SQL Server – Combine 7 Sources Without UNION

normalizationsql serversql server 2014ssis

I have a source table that looks essentially like this:

  • EmployeeCode
  • WeekStartDate
  • HoursWorkedDay1
  • HoursWorkedDay2
  • HoursWorkedDay3
  • HoursWorkedDay4
  • HoursWorkedDay5
  • HoursWorkedDay6
  • HoursWorkedDay7

The actual table has something like 500 numbered columns (didn't really count them – there are various and numerous fields numbered 1-7, and then another handful numbered 1-25, times 7) per weekday (no, that's not my design), and there are currently something like 38,600 rows (growing every week).

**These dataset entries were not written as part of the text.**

==> src/rtl/fw_wishbone_sram_arb_2x1.sv <==
// Two-initiator Wishbone arbiter in front of the single-port SRAM controller.
// Round-robin grant. The grant is held for the owner's whole bus cycle (cyc high),
// so locked sequences and AMO read-modify-writes stay indivisible at the controller.
// Address, data, selects, we and tgc pass through untouched. ack, err and read data
// go back only to the current owner.
//
// state | meaning
// IDLE  | no owner; arbitrate on t0_cyc / t1_cyc, nothing driven downstream
// OWN0  | initiator 0 owns the controller port until t0_cyc drops
// OWN1  | initiator 1 owns the controller port until t1_cyc drops
module fw_wishbone_sram_arb_2x1 #(
  parameter int ADR_WIDTH = 32,
  parameter int DAT_WIDTH = 32,
  parameter int TGC_WIDTH = 4
) (
  input  logic                   clock,
  input  logic                   reset,

  input  logic [ADR_WIDTH-1:0]   t0_adr,
  input  logic [DAT_WIDTH-1:0]   t0_dat_w,
  output logic [DAT_WIDTH-1:0]   t0_dat_r,
  input  logic                   t0_cyc,
  input  logic                   t0_stb,
  input  logic                   t0_we,
  input  logic [DAT_WIDTH/8-1:0] t0_sel,
  input  logic [TGC_WIDTH-1:0]   t0_tgc,
  output logic                   t0_ack,
  output logic                   t0_err,

  input  logic [ADR_WIDTH-1:0]   t1_adr,
  input  logic [DAT_WIDTH-1:0]   t1_dat_w,
  output logic [DAT_WIDTH-1:0]   t1_dat_r,
  input  logic                   t1_cyc,
  input  logic                   t1_stb,
  input  logic                   t1_we,
  input  logic [DAT_WIDTH/8-1:0] t1_sel,
  input  logic [TGC_WIDTH-1:0]   t1_tgc,
  output logic                   t1_ack,
  output logic                   t1_err,

  output logic [ADR_WIDTH-1:0]   i_adr,
  output logic [DAT_WIDTH-1:0]   i_dat_w,
  input  logic [DAT_WIDTH-1:0]   i_dat_r,
  output logic                   i_cyc,
  output logic                   i_stb,
  output logic                   i_we,
  output logic [DAT_WIDTH/8-1:0] i_sel,
  output logic [TGC_WIDTH-1:0]   i_tgc,
  input  logic                   i_ack,
  input  logic                   i_err
);

  typedef enum logic [1:0] {
    IDLE = 2'd0,
    OWN0 = 2'd1,
    OWN1 = 2'd2
  } state_t;

  state_t r_state;
  state_t w_state_nxt;
  // 0 = port 0 was granted last, 1 = port 1. Resets to 1 so port 0 wins the first tie.
  logic   r_last_grant;
  logic   w_last_grant_nxt;

  // State and last-grant registers; async reset forces IDLE, which zeroes every output.
  always_ff @(posedge clock or negedge reset) begin
    if (!reset) begin
      r_state      <= IDLE;
      r_last_grant <= 1'b1;
    end else begin
      r_state      <= w_state_nxt;
      r_last_grant <= w_last_grant_nxt;
    end
  end

  // Next-state: round-robin on a tie, hold until the owner drops cyc, always pass through IDLE.
  always_comb begin
    w_state_nxt      = r_state;
    w_last_grant_nxt = r_last_grant;
    case (r_state)
      IDLE: begin
        if (t0_cyc && (!t1_cyc || r_last_grant)) begin
          w_state_nxt      = OWN0;
          w_last_grant_nxt = 1'b0;
        end else if (t1_cyc) begin
          w_state_nxt      = OWN1;
          w_last_grant_nxt = 1'b1;
        end
      end
      OWN0: begin
        if (!t0_cyc) begin
          w_state_nxt = IDLE;
        end
      end
      OWN1: begin
        if (!t1_cyc) begin
          w_state_nxt = IDLE;
        end
      end
      default: begin
        w_state_nxt = IDLE;
      end
    endcase
  end

  // Output mux: owner's request straight to the controller, controller response only to the owner.
  // stb is qualified by cyc so a stray strobe, or the release cycle, never reaches the controller.
  always_comb begin
    i_cyc    = 1'b0;
    i_stb    = 1'b0;
    i_we     = 1'b0;
    i_adr    = '0;
    i_dat_w  = '0;
    i_sel    = '0;
    i_tgc    = '0;
    t0_ack   = 1'b0;
    t0_err   = 1'b0;
    t0_dat_r = '0;
    t1_ack   = 1'b0;
    t1_err   = 1'b0;
    t1_dat_r = '0;
    case (r_state)
      OWN0: begin
        i_cyc    = t0_cyc;
        i_stb    = t0_cyc & t0_stb;
        i_we     = t0_we;
        i_adr    = t0_adr;
        i_dat_w  = t0_dat_w;
        i_sel    = t0_sel;
        i_tgc    = t0_tgc;
        t0_ack   = i_ack;
        t0_err   = i_err;
        t0_dat_r = i_dat_r;
      end
      OWN1: begin
        i_cyc    = t1_cyc;
        i_stb    = t1_cyc & t1_stb;
        i_we     = t1_we;
        i_adr    = t1_adr;
        i_dat_w  = t1_dat_w;
        i_sel    = t1_sel;
        i_tgc    = t1_tgc;
        t1_ack   = i_ack;
        t1_err   = i_err;
        t1_dat_r = i_dat_r;
      end
      default: begin
      end
    endcase
  end

endmodule

==> config.mk <==
export PLATFORM = sky130hd
export DESIGN_NAME = fw_wishbone_sram_arb_2x1
export DESIGN_NICKNAME = d
export VERILOG_FILES = /design/src/rtl/fw_wishbone_sram_arb_2x1.sv
export SDC_FILE = /design/constraint.sdc
export NUM_CORES = 1
export LEC_CHECK = 0
export ABC_AREA = 1
export BUFFER_PORTS_ARGS = -buffer_cell sky130_fd_sc_hd__buf_2
export CORE_AREA = 3 3 128 130
export DETAILED_ROUTE_END_ITERATION = 6
export DIE_AREA = 0 0 131 133
export PLACE_DENSITY = 0.52
export SLEW_MARGIN = 40
export SYNTH_ARGS = -nofsm -noshare
export SYNTH_HDL_FRONTEND = slang
export SYNTH_SLANG_ARGS = --single-unit
==> constraint.sdc <==
create_clock -name clock -period 2.3 [get_ports clock]
set_input_delay 0.46 -clock clock [delete_from_list [all_inputs] [get_ports clock]]
set_output_delay 0.46 -clock clock [all_outputs]
set_load 0.05 [all_outputs]
==> results of run 1 <==
==> cells in the mapped netlist <==
cell,n,area (um2)
inv_1,74,278
nand3_2,1,10.0
a21oi_2,1,8.76
dfrtp_1,2,50.1
a21oi_1,74,370
buf_6,13,146
dfstp_2,1,26.3
buf_2,8,40.0
buf_4,8,60.1
clkbuf_1,2,7.51
ha_1,3,37.5
inv_2,1,3.75
buf_12,1,20.0
o21ai_0,1,5.00
nor2_1,3,11.3
nand2_1,226,848
nand3_1,3,15.0
==> metrics by stage <==
step / util [%] / power [mW]
after global placement: 24.5 / 5.74
after floorplan: - / 4.48
after CTS: 25.1 / 6.01
final: 26.1 / 6.19
after global routing: 26.1 / 6.58
after detailed placement: 24.5 / 5.70
==> timing repair <==
action	4_1_cts	5_1_grt
resized for setup	3	20
setup buffers	0	5
cloned	0	2
setup endpoints to repair	2	67
==> worst max-delay path: stages (launching register included) <==
cell and delay, ps:
dfrtp_1 410, inv_1 110, ha_1 300, inv_2 60, buf_4 170, a21oi_1 200
clkbuf_4 280
==> registers in the layout, indices dropped and copies added, names as in the netlist <==
| name | count |
|---|---|
| r_last_grant | 1 |
| r_state | 2 |
==> cell families after synthesis <==
kind of cell	Yosys count	synth area share, %
AOI/OAI and AO/OA	76	19.8
adders and majority gates	3	1.94
buffers and inverters	107	28.7
DFF	3	3.94
and+or+nand+nor	233	45.6
==> power groups by stage <==
stage | registers (mW) | clock network [mW] | logic, mW
after floorplan | 0.0968 | 0 | 4.38
after global placement | 0.107 | 0 | 5.63
after detailed placement | 0.108 | 0 | 5.59
after CTS | 0.108 | 0.284 | 5.62
after global routing | 0.110 | 0.289 | 6.18
final | 0.107 | 0.277 | 5.80
==> layout make-up <==
class                           instances  share of cell area [%]
Timing Repair Buffer                  343                    48.8
Inverter                               75                    7.08
Sequential cell                         3                    1.92
Clock buffer                            4                    1.98
Multi-Input combinational cell        312                    33.6
Tap cell                              211                    6.64
==> worst max-delay path by stage <==
stage / start / endpoint / cells past startpoint
final: r_state[0]$_DFFE_PN0P_ / i_adr[23] / 6
after global routing: r_state[0]$_DFFE_PN0P_ / i_adr[23] / 6
after CTS: r_state[1]$_DFFE_PN0P_ / i_dat_w[6] / 6
after detailed placement: r_state[1]$_DFFE_PN0P_ / i_dat_w[9] / 6
after global placement: r_state[1]$_DFFE_PN0P_ / i_dat_w[6] / 6
after floorplan: r_state[0]$_DFFE_PN0P_ / i_adr[29] / 6
==> metal layers <==
metal	share of wire, %	vias up	track usage [%]
met5	0	-	0
met4	0.70	0	1.26
met3	7.8	7	0.767
met2	52	176	19.9
met1	39	1531	10.7
li1	-	1872	-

I have an SSIS package that's trying to normalize this data… that currently looks like this:

union all

Each "source" is selecting one set of numbered columns from the same source table, and the UNION ALL component combines the 7 sources into one, resulting in some 258,900 rows.

The rest of the workflow adds some calculated columns, looks up surrogate keys (e.g. EmployeeCode is used to lookup an EmployeeId, and then the date is computed and used for looking up a TimeId), and then the "modified" rows get updated and the "new" ones get inserted into a normalized table; unchanged rows end up nowhere.

Is there any better way (e.g. a bit less heavy on memory pressure) to normalize the source data?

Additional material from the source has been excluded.